• **TASK INSTRUCTIONS**
Lines in the records below that contain the word "path" must each be copied.

<<<<

Source: an optimization exercise on an open RTL-to-GDS flow (aim: small area, a short achievable clock period and few clock cycles). Production flows keep margins and buffers that such runs may drop.
No run shown here included a check of the RTL's function; only the layout flow was run.
Power is estimated from default activity; no workload was simulated.

<file path="design/flow/design.v">
module mx_src_pack (
    input  wire [31:0] x,
    input  wire [4:0]  nsh,
    output wire [1:0]  cls,     
    output wire [8:0]  xs,
    output wire [7:0]  fr
);
    wire [7:0]  e = x[30:23];
    wire [22:0] f = x[22:0];
    wire        e_max  = &e;
    wire        e_zero = ~|e;
    wire        f_zero = ~|f;
    assign cls = e_max ? (f_zero ? 2'd2 : 2'd3) : (e_zero && f_zero) ? 2'd1 : 2'd0;
    assign xs  = e_zero ? (9'd0 - {4'b0, nsh}) : {1'b0, e};
    assign fr  = e_zero ? {f[21:15], |f[14:0]} : {f[22:16], |f[15:0]};
endmodule
module mx_enc_align (
    input  wire [6:0]  dl,
    input  wire [7:0]  m,
    input  wire [2:0]  fsel,
    input  wire [9:0]  r,
    output wire [9:0]  d,
    output wire [7:0]  pre,
    output wire        g,
    output wire        st
);
    reg [2:0] mb;
    always @(*) begin
        case (fsel)
            3'd0: mb = 3'd3;
            3'd1: mb = 3'd2;
            3'd2: mb = 3'd2;
            3'd3: mb = 3'd3;
            3'd4: mb = 3'd1;
            default: mb = 3'd6;
        endcase
    end
    assign d = r - {{3{dl[6]}}, dl};
    wire       dneg = d[9];
    wire [3:0] dn   = 4'd0 - d[3:0];
    wire [3:0] rs   = !dneg ? 4'd0 : (d[9:3] != 7'h7F) ? 4'd8 : dn;
    wire [8:0] x0 = {1'b1, m};
    wire [8:0] x1 = rs[0] ? {1'b0, x0[8:1]} : x0;
    wire       s1 = rs[0] & x0[0];
    wire [8:0] x2 = rs[1] ? {2'b0, x1[8:2]} : x1;
    wire       s2 = s1 | (rs[1] & |x1[1:0]);
    wire [8:0] x3 = rs[2] ? {4'b0, x2[8:4]} : x2;
    wire       s3 = s2 | (rs[2] & |x2[3:0]);
    wire [8:0] y  = rs[3] ? 9'd0 : x3;
    wire       sy = rs[3] | s3;
    reg  [7:0] n;
    reg        gg, ss;
    always @(*) begin
        case (mb)
            3'd1: begin n = {1'b0, y[8:7]} ; gg = y[6]; ss = |y[5:0]; end
            3'd2: begin n = {5'b0, y[8:6]}; gg = y[5]; ss = |y[4:0]; end
            3'd3: begin n = {4'b0, y[8:5]}; gg = y[4]; ss = |y[3:0]; end
            default: begin n = {1'b0, y[8:2]}; gg = y[1]; ss = y[0]; end
        endcase
    end
    assign g  = gg;
    assign st = ss | sy;
    wire [4:0] eb1  = d[4:0] + 5'd1;
    wire [7:0] mask = ~(8'hFF << mb);
    assign pre = dneg ? n : ((({3'b0, eb1}) << mb) | (n & mask));
endmodule
module mx_enc_round (
    input  wire        s,
    input  wire [2:0]  cls,
    input  wire [7:0]  pre,
    input  wire        g,
    input  wire        st,
    input  wire [2:0]  fsel,
    input  wire        rtz,
    input  wire        nan_inf,
    output reg  [7:0]  code,
    output reg         f_of,
    output reg         f_uf,
    output reg         f_nx
);
    reg [6:0] maxcode;
    reg [2:0] wm1;
    reg       is_int;
    always @(*) begin
        is_int = 1'b0;
        case (fsel)
            3'd0: begin maxcode = 7'h7E; wm1 = 3'd7; end
            3'd1: begin maxcode = 7'h7B; wm1 = 3'd7; end
            3'd2: begin maxcode = 7'h1F; wm1 = 3'd5; end
            3'd3: begin maxcode = 7'h1F; wm1 = 3'd5; end
            3'd4: begin maxcode = 7'h07; wm1 = 3'd3; end
            default: begin maxcode = 7'h7F; wm1 = 3'd7; is_int = 1'b1; end
        endcase
    end
    wire       inc  = !rtz && g && (st || pre[0]);
    wire       neg  = is_int && s;
    wire [7:0] v    = (pre ^ {8{neg}}) + {7'b0, inc ^ neg};
    wire       ovf  = ({1'b0, pre} > {2'b0, maxcode}) || (pre == {1'b0, maxcode} && inc);
    wire       zr   = (pre == 8'd0) && !inc;
    wire [7:0] sgn = {7'b0, s} << wm1;
    wire [7:0] sat = is_int ? (s ? 8'h81 : 8'h7F) : (sgn | {1'b0, maxcode});
    always @(*) begin
        code = 8'h00;
        f_of = 1'b0;
        f_uf = 1'b0;
        f_nx = 1'b0;
        case (cls)
            3'd4: begin
                f_uf = 1'b1;
                f_nx = 1'b1;
                code = is_int ? 8'h00 : sgn;
            end
            3'd3: code = (fsel == 3'd0) ? 8'h7F : (fsel == 3'd1) ? 8'h7E : 8'h00;
            3'd2: begin
                if (nan_inf && fsel == 3'd1) begin
                    code = sgn | 8'h7C;
                end else begin
                    f_of = 1'b1;
                    f_nx = 1'b1;
                    code = (nan_inf && fsel == 3'd0) ? (sgn | 8'h7F) : sat;
                end
            end
            3'd1: code = is_int ? 8'h00 : sgn;
            default: begin
                if (ovf) begin
                    f_of = 1'b1;
                    f_nx = 1'b1;
                    if (nan_inf && !rtz)
                        code = (fsel == 3'd0) ? (sgn | 8'h7F) : (sgn | 8'h7C);
                    else
                        code = sat;
                end else begin
                    f_nx = g || st;
                    f_uf = zr;
                    code = is_int ? v : (sgn | v);
                end
            end
        endcase
    end
endmodule
module mxenc (
    input  wire         clk,
    input  wire         rst,           
    input  wire         in_valid,
    output wire         in_ready,
    input  wire [31:0]  in_data,       
    input  wire [3:0]   in_fmt,        
    input  wire [3:0]   in_ctl,        
    output reg          out_valid,
    input  wire         out_ready,
    output reg  [7:0]   out_scale,
    output wire [255:0] out_data,
    output reg  [3:0]   out_flags,     
    output reg          out_err        
);
    reg [5:0] in_cfg;
    always @(*) begin
        in_cfg[2:0] = 3'd0;
        in_cfg[5]   = 1'b0;
        case (in_fmt)
            4'h4: in_cfg[2:0] = 3'd0;
            4'h5: in_cfg[2:0] = 3'd1;
            4'h6: in_cfg[2:0] = 3'd2;
            4'h7: in_cfg[2:0] = 3'd3;
            4'h8: in_cfg[2:0] = 3'd4;
            4'h9: in_cfg[2:0] = 3'd5;
            default: in_cfg[5] = 1'b1;
        endcase
        if (in_ctl > 4'd3) in_cfg[5] = 1'b1;
        if (in_ctl[0] && !(in_fmt == 4'h4 || in_fmt == 4'h5)) in_cfg[5] = 1'b1;
        in_cfg[4] = in_ctl[1];
        in_cfg[3] = in_ctl[0];
    end
    reg         in_ready_r;
    assign in_ready = in_ready_r;
    wire in_fire = in_valid && in_ready_r;
    reg [31:0] i0_d;
    reg [5:0]  i0_cfg;
    reg        i0_v;
    reg [4:0]  nsh;                 
    wire       i0_un = (i0_d[30:23] == 8'd0) && (i0_d[22:0] != 23'd0) && !i0_d[22];
    always @(posedge clk) begin
        if (in_fire) begin
            i0_d   <= in_data;
            i0_cfg <= in_cfg;
            nsh    <= 5'd0;
        end else if (i0_v && i0_un) begin
            i0_d[22:0] <= {i0_d[21:0], 1'b0};
            nsh        <= nsh + 5'd1;
        end
    end
    wire in_un   = (in_data[30:23] == 8'd0) && (in_data[22:0] != 23'd0) && !in_data[22];
    wire i0_ok_n = in_fire ? !in_un : (!i0_un || i0_d[21]);
    wire [1:0] c0_cls;
    wire [8:0] c0_xs;
    wire [7:0] c0_fr;
    mx_src_pack u_pack (.x(i0_d), .nsh(nsh), .cls(c0_cls), .xs(c0_xs), .fr(c0_fr));
    wire       c0_s = i0_d[31];
    reg [4:0]  h;                   
    reg [12:0] ring [0:31];
    reg [4:0]  wcnt;                
    reg [4:0]  dcnt;                
    reg        wm;                  
    reg        dm;                  
    reg        dpend;               
    reg        pd;                  
    wire        stall;
    wire        stall_n;            
    wire        drain  = pd && !stall;
    wire        wr     = i0_v && !i0_un && wm && (!dpend || (wcnt < dcnt) || drain);
    wire [4:0]  h1     = h + 5'd1;
    wire        wlast  = wr && (wcnt == 5'd31);
    wire        wfirst = (wcnt == 5'd0);
    reg  [8:0] lead;                
    reg        any_fnz;             
    reg  [8:0] lc_e;                
    reg  [4:0] lc;                  
    reg        any_nan, any_snan;
    reg  [5:0] cfg_blk;
    wire       c0_zero = (c0_cls == 2'd1);
    wire       c0_inf  = (c0_cls == 2'd2);
    wire       c0_nan  = (c0_cls == 2'd3);
    wire       c0_fnz  = (c0_cls == 2'd0);
    wire [5:0] k_cfg   = wfirst ? i0_cfg : cfg_blk;
    wire       k_int   = (k_cfg[2:0] == 3'd5);
    reg  [5:0] k_w;                 
    always @(*) begin
        case (k_cfg[2:0])
            3'd0: k_w = 6'd19;
            3'd1: k_w = 6'd33;
            3'd2: k_w = 6'd10;
            3'd3: k_w = 6'd7;
            3'd4: k_w = 6'd5;
            default: k_w = 6'd8;
        endcase
    end
    wire       nolead  = wfirst || !any_fnz;
    wire [9:0] dlw     = {lead[8], lead} - {c0_xs[8], c0_xs};
    wire       newmax  = c0_fnz && (nolead || dlw[9]);
    wire       restart = c0_fnz && (nolead || (dlw[9] && (dlw[8:6] != 3'b111 ||
                                   (k_int && (dlw[5:3] != 3'b111 || dlw[2:0] == 3'd0)))));
    wire       tinyw   = c0_fnz && !newmax && ((dlw[8:6] != 3'd0) || (dlw[5:0] >= k_w));
    wire [6:0] dlq     = restart ? 7'd0 : dlw[6:0];
    wire [1:0] c0_sc   = c0_zero ? 2'd0 : c0_inf ? 2'd1 : c0_nan ? 2'd2 : 2'd3;
    reg  [12:0] c0_q;
    always @(*) begin
        if (k_int)
            c0_q = (!c0_fnz || tinyw) ? {c0_s, 4'b1000, c0_sc, 6'd0}
                                      : {c0_s, dlq[3:0], c0_fr};
        else
            c0_q = (!c0_fnz || tinyw) ? {c0_s, 7'd63, c0_sc, 3'd0}
                                      : {c0_s, dlq, c0_fr[7:4], |c0_fr[3:0]};
    end
    integer ri;
    always @(posedge clk) begin
        for (ri = 0; ri < 31; ri = ri + 1)
            ring[ri] <= ring[ri + 1];
        ring[31] <= wr ? c0_q : ring[0];
    end
    wire dpend_n = wlast || (dpend && !(drain && dcnt == 5'd31));
    wire dm_n    = wlast || drain || (h1 == dcnt);
    wire wm_n    = wr || (h1 == wcnt);
    wire i0_v_n  = (i0_v && !wr) || in_fire;
    always @(posedge clk) begin
        if (rst) begin
            i0_v       <= 1'b0;
            in_ready_r <= 1'b1;
            h          <= 5'd31;
            wcnt       <= 5'd0;
            wm         <= 1'b0;
        end else begin
            i0_v <= i0_v_n;
            h    <= h1;
            wm   <= wm_n;
            if (wr) wcnt <= h1;             
            in_ready_r <= !i0_v_n || (i0_ok_n && wm_n && (!dpend_n || (dpend_n && dm_n && !stall_n)));
        end
        if (wr) begin
            if (newmax) lead <= c0_xs;
            any_fnz <= c0_fnz || (!wfirst && any_fnz);
            if (restart) begin
                lc_e <= c0_xs;
                lc   <= wcnt;
            end
            any_nan  <= c0_nan || (!wfirst && any_nan);
            any_snan <= (c0_nan && !i0_d[22]) || (!wfirst && any_snan);
            if (wfirst) cfg_blk <= i0_cfg;
        end
    end
    always @(posedge clk) begin
        if (rst) begin
            dpend <= 1'b0;
            dcnt  <= 5'd0;
            dm    <= 1'b0;
            pd    <= 1'b0;
        end else begin
            dpend <= dpend_n;
            dm    <= dm_n;
            pd    <= dpend_n && dm_n;
            if (wlast) dcnt <= 5'd0;
            else if (drain) dcnt <= h1;     
        end
    end
    wire [2:0] b_fsel = cfg_blk[2:0];
    reg  [4:0] b_emax;
    reg  [4:0] b_memin;             
    always @(*) begin
        case (b_fsel)
            3'd0: begin b_emax = 5'd8;  b_memin = 5'd6;  end
            3'd1: begin b_emax = 5'd15; b_memin = 5'd14; end
            3'd2: begin b_emax = 5'd4;  b_memin = 5'd2;  end
            3'd3: begin b_emax = 5'd2;  b_memin = 5'd0;  end
            3'd4: begin b_emax = 5'd2;  b_memin = 5'd0;  end
            default: begin b_emax = 5'd0; b_memin = 5'd0; end
        endcase
    end
    wire [9:0] sc_raw   = {lead[8], lead} - {5'b0, b_emax};
    wire [7:0] b_scale  = !any_fnz ? 8'd127 : sc_raw[9] ? 8'd0 : sc_raw[7:0];
    wire [9:0] b_r      = {lc_e[8], lc_e} - {2'b0, b_scale} + {5'b0, b_memin};
    wire       b_err    = cfg_blk[5];
    wire       b_nanblk = any_nan && (b_fsel != 3'd0) && (b_fsel != 3'd1);
    reg  [2:0] a_fsel;
    reg        a_rtz, a_naninf, a_err, a_nanblk, a_snan;
    reg  [7:0] a_scale;
    reg  [4:0] a_lc;
    reg        a_int;
    reg  [2:0] r_fsel;
    reg        r_rtz, r_naninf, r_zero;
    reg  [1:0] r_wsel;              
    wire drain0 = drain && (dcnt == 5'd0);
    always @(posedge clk) begin
        if (drain0) begin
            a_fsel   <= b_fsel;
            a_rtz    <= cfg_blk[4];
            a_naninf <= cfg_blk[3];
            a_err    <= b_err;
            a_nanblk <= b_nanblk;
            a_snan   <= any_snan;
            a_scale  <= b_scale;
            a_lc     <= lc;
            a_int    <= (b_fsel == 3'd5);
        end
    end
    reg        d1_v;
    reg        d1_s, d1_spc;
    reg [6:0]  d1_dl;
    reg [7:0]  d1_m;
    wire       d1_first = (dcnt == 5'd1);
    wire       d1_last  = (dcnt == 5'd0);
    wire [4:0] d1_idx   = dcnt - 5'd1;
    reg  [9:0] rr;                  
    wire [12:0] hq    = ring[0];
    wire        h_int = drain0 ? (b_fsel == 3'd5) : a_int;
    always @(posedge clk) begin
        if (rst) d1_v <= 1'b0;
        else if (!stall) d1_v <= drain;
        if (!stall) begin
            d1_s   <= hq[12];
            d1_spc <= h_int ? (hq[11:8] == 4'b1000) : (hq[11:5] == 7'd63);
            d1_dl  <= h_int ? {{3{hq[11]}}, hq[11:8]} : hq[11:5];
            d1_m   <= h_int ? hq[7:0] : {hq[4:1], 3'b000, hq[0]};
        end
    end
    wire [1:0] d1_sc  = d1_m[7:6];
    wire       early  = (d1_idx < a_lc);
    wire [2:0] al_cls = d1_spc ? ((d1_sc == 2'd3) ? 3'd4 : {1'b0, d1_sc + 2'd1}) :
                        early ? 3'd4 : 3'd0;
    wire       al_g, al_st;
    wire [9:0] al_d;
    wire [7:0] al_pre;
    mx_enc_align u_align (
        .dl(d1_dl), .m(d1_m), .fsel(a_fsel), .r(rr),
        .d(al_d), .pre(al_pre), .g(al_g), .st(al_st)
    );
    always @(posedge clk) begin
        if (drain0) rr <= b_r;
        else if (d1_v && !stall && !d1_spc && !early && d1_dl[6]) rr <= al_d;
    end
    reg        d2_v;
    reg        d2_s, d2_g, d2_st;
    reg [2:0]  d2_cls;
    reg [7:0]  d2_pre;
    reg [1:0]  d2_idx;
    reg        d2_first, d2_last;
    always @(posedge clk) begin
        if (rst) d2_v <= 1'b0;
        else if (!stall) d2_v <= d1_v;
        if (!stall) begin
            d2_s     <= d1_s;
            d2_g     <= al_g;
            d2_st    <= al_st;
            d2_cls   <= al_cls;
            d2_pre   <= al_pre;
            d2_idx   <= d1_idx[1:0];
            d2_first <= d1_first;
            d2_last  <= d1_last;
            if (d1_v && d1_first) begin
                r_fsel   <= a_fsel;
                r_rtz    <= a_rtz;
                r_naninf <= a_naninf;
                r_zero   <= a_err || a_nanblk;
                r_wsel   <= a_err ? 2'd0 : (a_fsel == 3'd2 || a_fsel == 3'd3) ? 2'd1 :
                            (a_fsel == 3'd4) ? 2'd2 : 2'd0;
            end
        end
    end
    wire [7:0] e_code;
    wire       e_of, e_uf, e_nx;
    mx_enc_round u_round (
        .s(d2_s), .cls(d2_cls), .pre(d2_pre), .g(d2_g), .st(d2_st),
        .fsel(r_fsel), .rtz(r_rtz), .nan_inf(r_naninf),
        .code(e_code), .f_of(e_of), .f_uf(e_uf), .f_nx(e_nx)
    );
    wire [7:0] code = r_zero ? 8'd0 : e_code;
    reg  [2:0] facc;                
    wire [2:0] fl_now = d2_first ? {e_of, e_uf, e_nx} : (facc | {e_of, e_uf, e_nx});
    reg [247:0] o;
    reg [7:0]   t;
    assign out_data = {t, o};
    reg [7:0] acc;                  
    reg       emit;
    reg [7:0] byte_in;
    always @(*) begin
        case (r_wsel)
            2'd1: begin
                emit = (d2_idx != 2'd0);
                case (d2_idx)
                    2'd1: byte_in = {code[1:0], acc[5:0]};
                    2'd2: byte_in = {code[3:0], acc[3:0]};
                    default: byte_in = {code[5:0], acc[1:0]};
                endcase
            end
            2'd2: begin
                emit    = d2_idx[0];
                byte_in = {code[3:0], acc[3:0]};
            end
            default: begin
                emit    = !d2_first;
                byte_in = acc;
            end
        endcase
    end
    reg    stall_r;
    assign stall = stall_r;
    wire take  = d2_v && !stall;
    wire shift = take && emit;
    wire   out_valid_n = (out_valid && !out_ready) || (take && d2_last);
    wire [1:0] d1_wsel = !d1_first ? r_wsel :
                         a_err ? 2'd0 : (a_fsel == 3'd2 || a_fsel == 3'd3) ? 2'd1 :
                         (a_fsel == 3'd4) ? 2'd2 : 2'd0;
    wire   d1_emit = (d1_wsel == 2'd1) ? (d1_idx[1:0] != 2'd0) :
                     (d1_wsel == 2'd2) ? d1_idx[0] : !d1_first;
    assign stall_n = out_valid_n && (stall ? emit : (d1_v && d1_emit));
    always @(posedge clk) begin
        if (rst) stall_r <= 1'b0;
        else     stall_r <= stall_n;
    end
    always @(posedge clk) begin
        if (take) begin
            facc <= fl_now;
            case (r_wsel)
                2'd1: case (d2_idx)
                    2'd0: acc <= {2'b0, code[5:0]};
                    2'd1: acc <= {4'b0, code[5:2]};
                    2'd2: acc <= {6'b0, code[5:4]};
                    default: ;
                endcase
                2'd2: acc <= {4'b0, code[3:0]};
                default: acc <= code;
            endcase
            if (d2_last) t <= (r_wsel == 2'd0) ? code : 8'd0;
        end
        if (shift) begin
            o[239:0]   <= o[247:8];
            o[247:240] <= (r_wsel == 2'd0) ? byte_in : 8'd0;
            if (r_wsel == 2'd1) o[191:184] <= byte_in;
            if (r_wsel == 2'd2) o[127:120] <= byte_in;
        end
    end
    always @(posedge clk) begin
        if (rst) begin
            out_valid <= 1'b0;
        end else begin
            if (out_valid && out_ready) out_valid <= 1'b0;
            if (take && d2_last) begin
                out_valid      <= 1'b1;
                out_flags[2:0] <= r_zero ? 3'd0 : fl_now;
            end
        end
        if (take && d2_idx == 2'd1) begin
            out_scale    <= a_err ? 8'd0 : a_nanblk ? 8'hFF : a_scale;
            out_err      <= a_err;
            out_flags[3] <= a_snan && !a_err;
        end
    end
endmodule
</file>
<file path="design/flow/flow/run.sh">
#!/bin/bash
# The standard layout, with the port buffers built from plain buffers
# (buf_2) instead of the cell buffer_ports picks by itself.
set -euo pipefail
export BUFFER_PORTS_ARGS="-buffer_cell sky130_fd_sc_hd__buf_2"
bash standard.sh > standard.log 2>&1
</file>
<file path="design/flow/standard.sh">
#!/bin/bash
# synth_recipe.tcl (not shown) runs the flow's synth.tcl, then flattens the netlist and writes it again
# the make line also repeats each setting of config.mk as NAME=value (left out here)
make -C /OpenROAD-flow-scripts/flow DESIGN_CONFIG=/design/flow/config.mk WORK_HOME=/design/flow/orfs CLKGATE_MAP_FILE= SYNTH_SCRIPT=/design/flow/synth_recipe.tcl "${@:-finish}"
</file>
<file path="design/flow/config.mk">
export PLATFORM = sky130hd
export DESIGN_NAME = mxenc
export DESIGN_NICKNAME = mxenc
export VERILOG_FILES = /design/flow/design.v
export SDC_FILE = /design/flow/constraint.sdc
export NUM_CORES = 8
export LEC_CHECK = 0
export CAP_MARGIN = 20
export CORE_MARGIN = 2
export CORE_UTILIZATION = 55
export CTS_BUF_LIST = sky130_fd_sc_hd__clkbuf_16 sky130_fd_sc_hd__clkbuf_8
export CTS_CLUSTER_DIAMETER = 55
export CTS_CLUSTER_SIZE = 18
export PLACE_DENSITY = 0.65
export SLEW_MARGIN = 20
export SYNTH_HIERARCHICAL = 0
</file>
<file path="design/flow/constraint.sdc">
create_clock -name core_clock -period 24.0 [get_ports {clk}]
set_input_delay 4.8000 -clock core_clock [delete_from_list [all_inputs] [get_ports {clk}]]
set_output_delay 4.8000 -clock core_clock [all_outputs]
set_load 0.01 [all_outputs]
</file>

>>>>

• **TASK SOLUTION**
<file path="design/flow/design.v">
<file path="design/flow/flow/run.sh">
<file path="design/flow/standard.sh">
<file path="design/flow/config.mk">
<file path="design/flow/constraint.sdc">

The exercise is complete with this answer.